I also came to the recognition that there is no simple answer to what any individual should do if they want to go beyond the obvious personal measures. There are a multitude of actions, some of which were talked about at the conference. But for me the most important message came from Kevin Anderson in response to a question from the audience. He described how he increasingly thought of action as part of emergent system change and as such we should be looking to experiment, to try as many things as possible. Even if many of these fail it is only through this trial and error that the changes we need will emerge quickly. I found this a liberating thought allowing me to move away from always trying to find the ‘right’ approach to trying to find the best approach now, acknowledging this could change if not working.
So I have come home knowing I have to prepare for change and do more, much more, much faster. It won’t all work but at least I’ll be out there trying to change things for the better. I will be able to sit with my children at the end of the day knowing I have tried, tried as hard as I can, to make their world better.

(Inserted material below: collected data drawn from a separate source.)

## config.mk

```make
export PLATFORM = sky130hd
export DESIGN_NAME = rotary_encoder_counter
export DESIGN_NICKNAME = d
export VERILOG_FILES = /design/src/rec_pkg.sv /design/src/rotary_encoder_counter.sv /design/src/rec_div.sv
export SDC_FILE = /design/constraint.sdc
export NUM_CORES = 1
export LEC_CHECK = 0
export BUFFER_PORTS_ARGS = -buffer_cell sky130_fd_sc_hd__buf_2
export CAP_MARGIN = 20
export CORE_ASPECT_RATIO = 1.5
export CORE_MARGIN = 2
export CORE_UTILIZATION = 67
export DETAILED_ROUTE_END_ITERATION = 8
export PLACE_DENSITY = 0.86
export SLEW_MARGIN = 20
export SYNTH_ARGS = -nofsm -noshare
export SYNTH_HDL_FRONTEND = slang
export SYNTH_SLANG_ARGS = --single-unit
```

## constraint.sdc

```tcl
create_clock -name clk -period 13.7 [get_ports clk]
set_input_delay 1.37 -clock clk [delete_from_list [all_inputs] [get_ports clk]]
set_output_delay 1.37 -clock clk [all_outputs]
set_load 0.01 [all_outputs]
```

As Professor Schellnhuber asked on the last day of the conference do you want to be part of the generation which screwed up the planet for the next 1000 years? I don’t.
Postscript:
Kevin Anderson and his colleagues’s work on cumulative global emissions doesn’t sit well with the majority of presenters who talked about a 2 degree target at the conference as if it were still achievable within our current way of working (often without stating which probability they were using). As someone who isn’t an expert in the details of greenhouse gas emissions scenarios and climate pathways I have to choose who to believe on this. Aside from his status as leading academic in the Tyndall centre and my own reading of some of his work, the main reason his sums have credibility is that I haven’t heard anyone take them apart or shown any flaws in his reasoning. Indeed if the pathways used are based on past peaks or carbon capture and storage then this would seem a difficult thing to challenge. My sense is that the difference between Kevin and the other speakers is that either they haven’t looked at the assumptions in the pathways they are using or they are turning a blind eye to them because of how uncomfortable the answer they get are. There is no sugar coating with Kevin’s work, no avoidance of uncomfortable truths. So if any readers can see flaws in his sums then please do share them. I would really like them to be wrong. (No offense Kevin! I would just like things to be slightly less challenging!)
Additional Link (added 14th July):
David King and colleagues have now published their report ‘Climate Change – A Risk Assessment‘.
Thanks for your considered and heartfelt summary of what took place at the Our Common Future conference. I haven’t seen the equivalent elsewhere.